Hungarian police stood by as thousands of migrants hopped cross-border trains Sunday into Austria, taking advantage of Hungary’s surprise decision to stop screening international train travelers for travel visas, a get-tough measure the country had launched days before to block their path to asylum in Western Europe.
Fourteen trains from Hungary’s capital of Budapest arrived at the Hegyeshalom station near the Austrian border, disgorging migrants onto the platform. Police didn’t check documents as passengers, mostly migrants, walked a few yards to waiting Austria-bound trains, which typically left less than three minutes later. Austrian police said more than 13,000 migrants have passed through their country to Germany over the past two days.
Arabs, Asians and Africans who often have spent weeks traveling through Turkey, Greece and the Balkans to reach Hungary, a popular back door into the European Union, found to their surprise they were permitted Sunday to buy tickets to take them all the way into Austria and Germany. Hungary had insisted last week they would no longer be allowed to do this.
EU rules stipulate asylum seekers should seek refuge in their initial EU entry point. But virtually none of the migrants want to claim asylum in Hungary, where the government is building border defenses and trying to make it increasingly hard for asylum seekers to enter.
But complicating the ever-changing picture, Austria’s railway company told the AP it plans to end its connections to Hegyeshalom on Monday. Direct Vienna-Budapest services will take their place, spokeswoman Sonya Horner said. It remains to be seen whether Hungarian or Austrian police will screen those services for migrants traveling without visas.
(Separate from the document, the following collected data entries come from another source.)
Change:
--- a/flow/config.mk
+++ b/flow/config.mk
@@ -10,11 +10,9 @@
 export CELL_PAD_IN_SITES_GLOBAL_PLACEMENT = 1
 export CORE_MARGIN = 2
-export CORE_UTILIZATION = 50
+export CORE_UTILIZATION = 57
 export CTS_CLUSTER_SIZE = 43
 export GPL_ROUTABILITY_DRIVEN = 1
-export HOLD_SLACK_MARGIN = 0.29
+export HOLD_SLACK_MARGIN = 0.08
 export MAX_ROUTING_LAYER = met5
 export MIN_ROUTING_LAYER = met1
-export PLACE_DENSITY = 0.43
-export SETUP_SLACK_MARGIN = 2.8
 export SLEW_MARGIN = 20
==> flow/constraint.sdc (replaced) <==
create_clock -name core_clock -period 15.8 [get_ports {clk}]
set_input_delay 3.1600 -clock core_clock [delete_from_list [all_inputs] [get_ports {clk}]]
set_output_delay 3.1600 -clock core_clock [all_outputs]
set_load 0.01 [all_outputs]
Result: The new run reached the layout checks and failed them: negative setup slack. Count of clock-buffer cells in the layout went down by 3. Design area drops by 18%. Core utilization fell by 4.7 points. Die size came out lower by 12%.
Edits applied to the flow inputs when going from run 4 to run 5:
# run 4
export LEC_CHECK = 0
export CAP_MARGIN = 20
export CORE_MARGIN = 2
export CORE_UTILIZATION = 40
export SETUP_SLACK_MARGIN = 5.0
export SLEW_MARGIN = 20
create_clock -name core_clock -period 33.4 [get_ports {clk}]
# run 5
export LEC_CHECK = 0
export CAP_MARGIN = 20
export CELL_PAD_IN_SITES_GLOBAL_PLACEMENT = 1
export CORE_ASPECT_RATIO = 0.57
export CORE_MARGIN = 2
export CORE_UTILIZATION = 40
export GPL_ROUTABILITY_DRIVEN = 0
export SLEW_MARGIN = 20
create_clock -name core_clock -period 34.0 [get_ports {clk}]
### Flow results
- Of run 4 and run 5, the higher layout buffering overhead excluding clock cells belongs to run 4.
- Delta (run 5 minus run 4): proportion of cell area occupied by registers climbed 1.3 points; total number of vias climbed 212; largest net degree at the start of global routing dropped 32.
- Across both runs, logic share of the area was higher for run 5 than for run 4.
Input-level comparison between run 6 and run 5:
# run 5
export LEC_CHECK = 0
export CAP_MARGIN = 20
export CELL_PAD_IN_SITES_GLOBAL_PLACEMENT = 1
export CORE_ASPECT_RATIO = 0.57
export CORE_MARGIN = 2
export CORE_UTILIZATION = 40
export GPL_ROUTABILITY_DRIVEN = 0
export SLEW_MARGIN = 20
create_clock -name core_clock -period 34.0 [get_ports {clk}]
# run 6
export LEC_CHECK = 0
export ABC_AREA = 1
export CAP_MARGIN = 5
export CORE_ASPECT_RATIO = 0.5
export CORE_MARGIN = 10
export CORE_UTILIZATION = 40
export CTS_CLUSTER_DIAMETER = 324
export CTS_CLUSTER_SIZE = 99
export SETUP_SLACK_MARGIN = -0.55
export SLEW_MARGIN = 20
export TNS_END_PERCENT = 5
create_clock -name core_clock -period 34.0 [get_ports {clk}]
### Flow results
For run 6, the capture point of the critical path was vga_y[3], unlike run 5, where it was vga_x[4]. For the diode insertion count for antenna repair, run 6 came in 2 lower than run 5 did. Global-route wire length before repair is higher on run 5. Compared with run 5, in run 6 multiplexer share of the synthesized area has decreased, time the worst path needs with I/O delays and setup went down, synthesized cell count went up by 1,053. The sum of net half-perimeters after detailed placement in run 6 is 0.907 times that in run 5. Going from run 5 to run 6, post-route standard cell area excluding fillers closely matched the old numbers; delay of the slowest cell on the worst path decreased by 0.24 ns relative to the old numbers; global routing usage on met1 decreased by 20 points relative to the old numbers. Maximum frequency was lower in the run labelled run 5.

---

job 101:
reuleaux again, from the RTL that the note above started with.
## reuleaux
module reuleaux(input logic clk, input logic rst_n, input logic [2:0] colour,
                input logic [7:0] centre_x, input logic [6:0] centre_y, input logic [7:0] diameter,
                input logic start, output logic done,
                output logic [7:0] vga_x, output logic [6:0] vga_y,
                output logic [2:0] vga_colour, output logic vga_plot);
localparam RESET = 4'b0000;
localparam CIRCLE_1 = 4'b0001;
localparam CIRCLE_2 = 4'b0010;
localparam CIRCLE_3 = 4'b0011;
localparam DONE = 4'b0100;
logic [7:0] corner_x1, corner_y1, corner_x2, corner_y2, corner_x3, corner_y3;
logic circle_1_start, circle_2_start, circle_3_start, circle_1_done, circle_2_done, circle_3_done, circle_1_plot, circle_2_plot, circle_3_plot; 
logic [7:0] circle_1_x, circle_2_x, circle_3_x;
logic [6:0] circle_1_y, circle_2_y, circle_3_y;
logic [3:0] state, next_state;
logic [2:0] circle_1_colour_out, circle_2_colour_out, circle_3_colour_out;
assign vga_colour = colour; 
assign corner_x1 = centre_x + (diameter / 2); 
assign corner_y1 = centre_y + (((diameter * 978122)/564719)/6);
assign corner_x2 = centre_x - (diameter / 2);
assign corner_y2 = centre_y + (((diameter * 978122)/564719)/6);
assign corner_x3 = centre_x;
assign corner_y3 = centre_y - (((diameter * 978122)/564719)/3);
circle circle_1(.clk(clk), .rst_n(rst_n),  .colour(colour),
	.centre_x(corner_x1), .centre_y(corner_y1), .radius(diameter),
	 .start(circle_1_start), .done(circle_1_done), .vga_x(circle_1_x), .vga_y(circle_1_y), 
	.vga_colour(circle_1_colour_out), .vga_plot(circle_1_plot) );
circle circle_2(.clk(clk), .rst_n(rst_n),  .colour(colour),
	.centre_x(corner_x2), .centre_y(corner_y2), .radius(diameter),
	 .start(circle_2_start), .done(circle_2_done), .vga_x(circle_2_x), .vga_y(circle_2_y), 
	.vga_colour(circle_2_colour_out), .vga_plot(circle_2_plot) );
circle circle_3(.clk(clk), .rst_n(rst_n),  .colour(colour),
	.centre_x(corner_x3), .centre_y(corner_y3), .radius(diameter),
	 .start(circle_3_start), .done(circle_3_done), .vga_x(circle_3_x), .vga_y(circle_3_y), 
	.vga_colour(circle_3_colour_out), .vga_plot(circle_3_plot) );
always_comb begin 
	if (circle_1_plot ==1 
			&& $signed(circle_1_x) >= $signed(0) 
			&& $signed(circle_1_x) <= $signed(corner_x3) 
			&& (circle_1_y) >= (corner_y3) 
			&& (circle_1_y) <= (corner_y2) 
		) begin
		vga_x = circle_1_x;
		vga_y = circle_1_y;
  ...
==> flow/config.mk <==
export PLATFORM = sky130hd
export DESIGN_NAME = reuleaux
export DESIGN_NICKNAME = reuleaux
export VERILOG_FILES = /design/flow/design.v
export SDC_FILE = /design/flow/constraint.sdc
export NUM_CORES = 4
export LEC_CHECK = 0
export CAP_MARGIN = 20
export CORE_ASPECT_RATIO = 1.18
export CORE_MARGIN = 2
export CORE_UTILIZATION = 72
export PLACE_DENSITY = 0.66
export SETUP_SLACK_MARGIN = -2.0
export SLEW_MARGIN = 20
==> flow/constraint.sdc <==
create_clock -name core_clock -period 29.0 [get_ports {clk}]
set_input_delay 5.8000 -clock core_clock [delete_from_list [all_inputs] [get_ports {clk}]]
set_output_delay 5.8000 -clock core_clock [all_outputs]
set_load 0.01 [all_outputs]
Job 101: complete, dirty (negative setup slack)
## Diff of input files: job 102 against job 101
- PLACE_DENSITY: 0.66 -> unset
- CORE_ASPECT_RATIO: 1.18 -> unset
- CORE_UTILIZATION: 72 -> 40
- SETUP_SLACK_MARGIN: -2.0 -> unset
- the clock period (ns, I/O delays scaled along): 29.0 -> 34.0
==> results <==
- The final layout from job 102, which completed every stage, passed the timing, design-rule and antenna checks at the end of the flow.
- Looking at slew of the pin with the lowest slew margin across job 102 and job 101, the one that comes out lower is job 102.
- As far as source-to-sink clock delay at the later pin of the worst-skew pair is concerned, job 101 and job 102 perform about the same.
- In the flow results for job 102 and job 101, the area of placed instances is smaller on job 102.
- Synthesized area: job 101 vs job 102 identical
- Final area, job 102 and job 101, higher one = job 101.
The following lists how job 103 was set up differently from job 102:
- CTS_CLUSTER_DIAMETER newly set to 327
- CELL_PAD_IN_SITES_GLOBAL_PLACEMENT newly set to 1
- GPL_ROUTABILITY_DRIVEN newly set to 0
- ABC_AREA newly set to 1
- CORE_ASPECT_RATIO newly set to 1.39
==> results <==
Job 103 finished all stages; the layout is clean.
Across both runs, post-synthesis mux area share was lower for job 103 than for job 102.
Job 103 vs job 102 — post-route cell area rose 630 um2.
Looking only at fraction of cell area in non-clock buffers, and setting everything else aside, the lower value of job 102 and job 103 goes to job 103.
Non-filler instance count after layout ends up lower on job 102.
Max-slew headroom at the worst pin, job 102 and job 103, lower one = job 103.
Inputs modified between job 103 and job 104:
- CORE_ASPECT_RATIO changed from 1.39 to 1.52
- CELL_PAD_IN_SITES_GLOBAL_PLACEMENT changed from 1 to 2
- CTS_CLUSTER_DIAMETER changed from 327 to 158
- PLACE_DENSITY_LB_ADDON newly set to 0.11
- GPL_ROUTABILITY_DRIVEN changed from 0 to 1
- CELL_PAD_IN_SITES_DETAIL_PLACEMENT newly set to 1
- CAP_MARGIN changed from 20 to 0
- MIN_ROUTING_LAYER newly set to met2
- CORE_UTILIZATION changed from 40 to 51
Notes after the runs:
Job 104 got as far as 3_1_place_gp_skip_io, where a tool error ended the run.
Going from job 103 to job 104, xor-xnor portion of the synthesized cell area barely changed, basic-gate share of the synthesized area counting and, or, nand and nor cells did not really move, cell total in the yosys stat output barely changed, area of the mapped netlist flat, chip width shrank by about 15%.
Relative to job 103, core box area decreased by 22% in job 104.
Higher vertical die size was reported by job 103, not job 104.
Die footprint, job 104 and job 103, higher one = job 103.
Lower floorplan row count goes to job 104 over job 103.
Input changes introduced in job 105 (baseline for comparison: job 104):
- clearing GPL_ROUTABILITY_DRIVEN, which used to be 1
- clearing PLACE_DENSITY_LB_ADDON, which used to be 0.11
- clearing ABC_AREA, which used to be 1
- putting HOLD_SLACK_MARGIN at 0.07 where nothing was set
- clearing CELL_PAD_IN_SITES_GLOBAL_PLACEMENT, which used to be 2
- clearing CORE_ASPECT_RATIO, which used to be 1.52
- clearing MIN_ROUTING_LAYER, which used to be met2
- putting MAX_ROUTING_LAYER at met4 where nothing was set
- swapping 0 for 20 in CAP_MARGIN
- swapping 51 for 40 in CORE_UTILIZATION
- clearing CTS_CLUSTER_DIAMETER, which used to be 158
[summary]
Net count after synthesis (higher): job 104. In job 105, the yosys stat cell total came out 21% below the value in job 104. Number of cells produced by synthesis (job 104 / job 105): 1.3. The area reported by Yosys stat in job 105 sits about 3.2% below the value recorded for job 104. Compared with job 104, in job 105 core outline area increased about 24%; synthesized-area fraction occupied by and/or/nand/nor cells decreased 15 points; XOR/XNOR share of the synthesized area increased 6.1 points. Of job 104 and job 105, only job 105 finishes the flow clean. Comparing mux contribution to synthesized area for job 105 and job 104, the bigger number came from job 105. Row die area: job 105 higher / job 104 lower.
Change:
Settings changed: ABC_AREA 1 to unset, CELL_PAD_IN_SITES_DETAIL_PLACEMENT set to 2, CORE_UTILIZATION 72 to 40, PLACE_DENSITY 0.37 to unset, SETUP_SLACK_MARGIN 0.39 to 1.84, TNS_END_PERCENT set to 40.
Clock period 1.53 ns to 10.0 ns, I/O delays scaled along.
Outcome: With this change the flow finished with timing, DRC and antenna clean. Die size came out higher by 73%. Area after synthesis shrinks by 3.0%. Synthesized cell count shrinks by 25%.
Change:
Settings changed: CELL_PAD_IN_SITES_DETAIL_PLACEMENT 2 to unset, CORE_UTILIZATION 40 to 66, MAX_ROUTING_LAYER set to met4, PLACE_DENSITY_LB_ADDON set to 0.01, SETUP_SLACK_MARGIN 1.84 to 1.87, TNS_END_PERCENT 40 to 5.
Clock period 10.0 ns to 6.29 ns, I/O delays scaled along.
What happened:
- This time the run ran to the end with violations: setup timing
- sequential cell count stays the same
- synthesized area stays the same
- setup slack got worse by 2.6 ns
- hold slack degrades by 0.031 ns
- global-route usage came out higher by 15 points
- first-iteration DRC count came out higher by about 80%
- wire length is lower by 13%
==> inputs of run a <==
==> flow/design.v <==
module top(
    input logic clk,         
    input logic rst,         
    output logic RGB_R,      
    output logic RGB_G,      
    output logic RGB_B       
);
    localparam CLK_FREQ = 12_000_000;  
    localparam PWM_RESOLUTION = 8;   
    localparam PWM_MAX = (1 << PWM_RESOLUTION) - 1;   
    localparam PWM_CYCLES = 256;   
    localparam DEGREES_MAX = 360;
    localparam CYCLES_PER_DEGREE = CLK_FREQ / DEGREES_MAX;   
    typedef enum logic [1:0] {
        STATE_PWM_COUNT,
        STATE_DEGREE_COUNT,
        STATE_HSV_CALC,
        STATE_PWM_OUTPUT
    } state_t;
    logic [PWM_RESOLUTION-1:0] pwm_counter;
    logic [PWM_RESOLUTION-1:0] red_pwm_value, green_pwm_value, blue_pwm_value;
    logic [31:0] degree_counter;
    logic [8:0] current_degree;
    state_t current_state;
    state_t next_state;
    always_ff @(posedge clk) begin
        if (rst) current_state <= STATE_PWM_COUNT;
        else current_state <= next_state;
    end
    always_comb begin  
        case (current_state)
            STATE_PWM_COUNT: begin
                if (degree_counter == CYCLES_PER_DEGREE - 1) begin
                    next_state = STATE_DEGREE_COUNT;
                end else begin
                    next_state = STATE_PWM_COUNT;
                end
            end
            STATE_DEGREE_COUNT: begin
                next_state = STATE_HSV_CALC;
            end
            STATE_HSV_CALC: begin
                next_state = STATE_PWM_OUTPUT;
            end
            STATE_PWM_OUTPUT: begin
                next_state = STATE_PWM_COUNT;
            end
            default: begin
                next_state = STATE_PWM_COUNT;
            end
        endcase
    end
    always_ff @(posedge clk) begin
        if (rst) begin
            pwm_counter <= 0;
            degree_counter <= 0;
            current_degree <= 0;
            red_pwm_value <= 0;
            green_pwm_value <= 0;
            blue_pwm_value <= 0;
        end else
        case (current_state)
            STATE_PWM_COUNT: begin
                pwm_counter <= pwm_counter + 1;                
                if (degree_counter == CYCLES_PER_DEGREE - 1) begin
                    degree_counter <= 0;
                end else begin
                    degree_counter <= degree_counter + 1;
                end
            end
            STATE_DEGREE_COUNT: begin
                if (current_degree == DEGREES_MAX - 1) begin
                    current_degree <= 0;
                end else begin
                    current_degree <= current_degree + 1;
                end
            end
            STATE_HSV_CALC: begin
                if (current_degree < 60) begin
                    red_pwm_value <= PWM_MAX;
                end else if (current_degree < 120) begin
                    red_pwm_value <= PWM_MAX - ((current_degree - 60) * PWM_MAX / 60);
                end else if (current_degree < 240) begin
                    red_pwm_value <= 0;
                end else if (current_degree < 300) begin
                    red_pwm_value <= (current_degree - 240) * PWM_MAX / 60;
                end else begin
                    red_pwm_value <= PWM_MAX;
                end
                if (current_degree < 60) begin
                    green_pwm_value <= current_degree * PWM_MAX / 60;
                end else if (current_degree < 180) begin
                    green_pwm_value <= PWM_MAX;
                end else if (current_degree < 240) begin
                    green_pwm_value <= PWM_MAX - ((current_degree - 180) * PWM_MAX / 60);
                end else begin
                    green_pwm_value <= 0;
                end
                if (current_degree < 120) begin
                    blue_pwm_value <= 0;
                end else if (current_degree < 180) begin
                    blue_pwm_value <= (current_degree - 120) * PWM_MAX / 60;
                end else if (current_degree < 300) begin
                    blue_pwm_value <= PWM_MAX;
                end else begin
                    blue_pwm_value <= PWM_MAX - ((current_degree - 300) * PWM_MAX / 60);
                end
            end
            STATE_PWM_OUTPUT: begin
            end
        endcase
    end
    assign RGB_R = (pwm_counter > red_pwm_value) ? 1'b1 : 1'b0;
    assign RGB_G = (pwm_counter > green_pwm_value) ? 1'b1 : 1'b0;
    assign RGB_B = (pwm_counter > blue_pwm_value) ? 1'b1 : 1'b0;
endmodule
==> flow/run.sh <==
#!/bin/bash
# the make line also repeats each setting of config.mk as NAME=value (left out here)
make -C /OpenROAD-flow-scripts/flow DESIGN_CONFIG=/design/flow/config.mk WORK_HOME=/design/flow/orfs CLKGATE_MAP_FILE= finish
==> flow/config.mk <==
export PLATFORM = sky130hd
export DESIGN_NAME = top
export DESIGN_NICKNAME = top
export VERILOG_FILES = /design/flow/design.v
export SDC_FILE = /design/flow/constraint.sdc
export NUM_CORES = 4
export LEC_CHECK = 0
export CAP_MARGIN = 20
export CORE_MARGIN = 2
export CORE_UTILIZATION = 72
export CTS_CLUSTER_DIAMETER = 400
export CTS_CLUSTER_SIZE = 10
export PLACE_DENSITY_LB_ADDON = 0.05
export SETUP_SLACK_MARGIN = -0.39
export SLEW_MARGIN = 20
==> flow/constraint.sdc <==
create_clock -name core_clock -period 11.0 [get_ports {clk}]
set_input_delay 2.2000 -clock core_clock [delete_from_list [all_inputs] [get_ports {clk}]]
set_output_delay 2.2000 -clock core_clock [all_outputs]
set_load 0.01 [all_outputs]
==> run b: changes against run a <==
==> flow/config.mk (replaced) <==
export PLATFORM = sky130hd
export DESIGN_NAME = top
export DESIGN_NICKNAME = top
export VERILOG_FILES = /design/flow/design.v
export SDC_FILE = /design/flow/constraint.sdc
export NUM_CORES = 4
export LEC_CHECK = 0
export CAP_MARGIN = 20
export CORE_MARGIN = 2
export CORE_UTILIZATION = 29
export SLEW_MARGIN = 20
==> flow/constraint.sdc (replaced) <==
create_clock -name core_clock -period 13.3 [get_ports {clk}]
set_input_delay 2.6600 -clock core_clock [delete_from_list [all_inputs] [get_ports {clk}]]
set_output_delay 2.6600 -clock core_clock [all_outputs]
set_load 0.01 [all_outputs]
==> run c: changes against run a <==
==> flow/config.mk (replaced) <==
export PLATFORM = sky130hd
export DESIGN_NAME = top
export DESIGN_NICKNAME = top
export VERILOG_FILES = /design/flow/design.v
export SDC_FILE = /design/flow/constraint.sdc
export NUM_CORES = 4
export LEC_CHECK = 0
export ABC_AREA = 0
export CAP_MARGIN = 20
export CORE_ASPECT_RATIO = 0.72
export CORE_MARGIN = 2
export CORE_UTILIZATION = 72
export CTS_CLUSTER_DIAMETER = 398
export CTS_CLUSTER_SIZE = 98
export PLACE_DENSITY = 0.4
export SETUP_SLACK_MARGIN = 1.49
export SLEW_MARGIN = 20
==> flow/constraint.sdc (replaced) <==
create_clock -name core_clock -period 5.07 [get_ports {clk}]
set_input_delay 1.0140 -clock core_clock [delete_from_list [all_inputs] [get_ports {clk}]]
set_output_delay 1.0140 -clock core_clock [all_outputs]
set_load 0.01 [all_outputs]
==> metrics.sh <==
VIASPERCELL=6.49
START_KIND='flip-flop'
DOMINANT_POWER_GROUP='clock'
CLKLATENCYLATEPIN_NS=0.36
VIAS_IN_THE_FIRST_GLOBAL_ROUTE=18500
FINALSETUPVIOLATIONS=7
WORSTHOLDPATHTYPE='flip-flop to flip-flop'
FINAL.SETUP.WORST_SLACK_NS=-0.279
OUTCOME='failed layout checks'
HPWL_MM=48.3
CRIT_PATH_MAX_INCR_DELAY_NS=0.54
ACHIEVABLE_FREQUENCY_GHz=0.0887
SO.VIOLATIONS='setup timing'
HOLDBUFCOUNTCTS=0
The numbers above come from run a.

==> metrics.sh <==
FLOORPLAN.CORE_AREA_SQ_UM=27000
COMMON_CELLS='sky130_fd_sc_hd__inv_1 (459), sky130_fd_sc_hd__ha_1 (235), sky130_fd_sc_hd__fa_1 (226)'
PRE_CTS_SLACK_NS=-6.35
BUFFER_PORTS.INSERTED=4
SYNTH_COMPOUND_GATE_AREA_SHARE_PCT=21.0
FP-ROW-COUNT=51
PLACED_CELLS_INCL_TAPS=3355
OUTCOME='aborted with a tool error'
SYNTH-EDFF-COUNT=0
HPWL_MM=68.8
STOP_STAGE='4_1_cts'
ERROR_LINE='[ERROR DPL-0038] Utilization greater than 100%, impossible to legalize'
YS_SH_XOR_PCT=7.20
PIN_COUNT=5
SYNTH.MUX.AREA_FRACTION_PCT=1.74
The numbers above come from run c.

==> metrics.sh <==
OUTCOME='no timing/DRC/antenna violations'
VIAS_IN_THE_FIRST_GLOBAL_ROUTE=16300
HOLDBUFCOUNTCTS=0
WORSTHOLDPATHTYPE='flip-flop to flip-flop'
FINAL.SETUP.WORST_SLACK_NS=0.757
ACHIEVABLE_FREQUENCY_GHz=0.0797
CRIT_PATH_MAX_INCR_DELAY_NS=0.72
The numbers above come from run b.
Hungary, for its part, is making a concerted effort to make it harder for asylum seekers to reach its territory from non-EU member Serbia. Serbia Railways said Hungarian authorities refused Sunday to permit two passenger trains to travel into Hungary citing, for the first time, large groups of migrants aboard.
The rapid influx has exposed tensions within Chancellor Angela Merkel’s three-party government. She met Sunday with leaders of the Christian Social Union, who criticize her decision to welcome migrants stuck in Hungary, as well as Social Democrats, who back her move but want more help from the rest of Europe.
Frontex, the EU border agency, says more than 340,000 asylum seekers have entered the 28-nation bloc this year, the majority fleeing war and human rights abuses in Syria, Afghanistan, Iraq, Somalia and Eritrea.